La oscuridad del dolor, del miedo, de la duda, de la soledad, de las circunstancias adversas que tornan vanos nuestros sueños es una experiencia que se experimenta en todo lugar de la tierra y en toda época de la historia humana, como da testimonio esta antigua oración del libro de los Salmos.

El autor fue probablemente una persona acusada injustamente, abandonada por todos en la espera del juicio. En la incertidumbre por un destino amenazador confía en Dios. Sabe que Él no abandonó a su pueblo en la prueba, conoce su accionar liberador; por eso encontrará en Él la luz y recibirá reparo seguro e inexpugnable.

Precisamente en la conciencia de su fragilidad se abre a la confidencia con Dios, recibe su presencia en la propia vida y espera con confianza la victoria definitiva en los caminos imprevisibles de su amor.

“El Señor es mi luz y mi salvación, ¿a quién temeré?”

Es esta la ocasión oportuna para volver a encender nuestra confianza en el amor del Padre, que quiere la felicidad de sus hijos.

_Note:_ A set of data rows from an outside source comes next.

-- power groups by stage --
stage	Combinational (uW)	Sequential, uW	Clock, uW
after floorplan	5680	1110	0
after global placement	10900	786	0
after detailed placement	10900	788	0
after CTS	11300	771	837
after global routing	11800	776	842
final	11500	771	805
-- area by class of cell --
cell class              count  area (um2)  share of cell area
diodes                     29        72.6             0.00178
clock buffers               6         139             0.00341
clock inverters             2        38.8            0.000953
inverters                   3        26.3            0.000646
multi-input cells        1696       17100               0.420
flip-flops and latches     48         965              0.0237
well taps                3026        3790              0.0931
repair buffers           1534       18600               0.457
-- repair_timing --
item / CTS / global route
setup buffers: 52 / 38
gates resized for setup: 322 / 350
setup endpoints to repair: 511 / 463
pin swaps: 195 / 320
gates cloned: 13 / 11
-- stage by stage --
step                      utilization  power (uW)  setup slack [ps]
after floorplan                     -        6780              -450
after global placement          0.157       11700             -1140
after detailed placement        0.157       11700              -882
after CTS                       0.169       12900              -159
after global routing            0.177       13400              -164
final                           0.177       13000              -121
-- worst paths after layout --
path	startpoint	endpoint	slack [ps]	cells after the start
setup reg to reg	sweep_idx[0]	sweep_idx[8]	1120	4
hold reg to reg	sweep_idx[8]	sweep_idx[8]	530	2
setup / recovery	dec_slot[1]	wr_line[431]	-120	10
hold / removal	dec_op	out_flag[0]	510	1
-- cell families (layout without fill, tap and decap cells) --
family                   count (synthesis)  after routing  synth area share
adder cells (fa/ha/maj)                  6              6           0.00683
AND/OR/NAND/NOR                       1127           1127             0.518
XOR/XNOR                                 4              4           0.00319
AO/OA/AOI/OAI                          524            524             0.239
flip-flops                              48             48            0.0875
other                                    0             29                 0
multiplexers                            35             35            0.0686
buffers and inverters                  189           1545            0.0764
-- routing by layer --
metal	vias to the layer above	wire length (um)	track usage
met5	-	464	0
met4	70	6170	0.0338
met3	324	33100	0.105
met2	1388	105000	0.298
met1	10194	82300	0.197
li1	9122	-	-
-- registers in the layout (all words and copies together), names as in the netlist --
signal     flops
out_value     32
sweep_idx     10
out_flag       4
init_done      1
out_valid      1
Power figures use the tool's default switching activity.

Él está dispuesto a cargar con nuestras preocupaciones[1], de modo que no nos repleguemos sobre nosotros mismos, sino que seamos libres para compartir con los demás nuestra luz y nuestra esperanza.

La Palabra de Vida, tal como escribía Chiara Lubich, nos guía en el camino de las tinieblas a la luz, del yo al nosotros, “es una invitación a reavivar la fe: Dios existe y me ama. ¿Me encuentro con una persona? Tengo que creer que a través de ella Dios quiere decirme algo. ¿Me dedico a un trabajo? En ese momento sigo teniendo fe en su amor. ¿Llega un dolor? Creo que Dios me ama. ¿Una alegría? Dios me ama. Él está aquí conmigo, está siempre conmigo, me conoce en todo y comparte cada pensamiento mío, cada alegría, cada deseo, lleva junto a mí toda preocupación, toda prueba de mi vida. ¿Cómo reforzar esta certeza? Buscándolo en medio de nosotros. Él prometió estar allí donde dos o más están unidos en su nombre[2]. Encontrémonos entonces en el amor recíproco del Evangelio con todos los que viven la Palabra de Vida, al compartir las experiencias experimentaremos los frutos de esta presencia suya: alegría, paz, luz, coraje. Él permanecerá con cada uno de nosotros y seguiremos sintiéndolo cercano y actuante en nuestra vida de cada día”[3].

Letizia Magri

[1] Cf. 1 Pedro 5, 7.
[2] Cf. Mateo 18, 20.
[3] C. Lubich, Palabra de vida, julio 2006.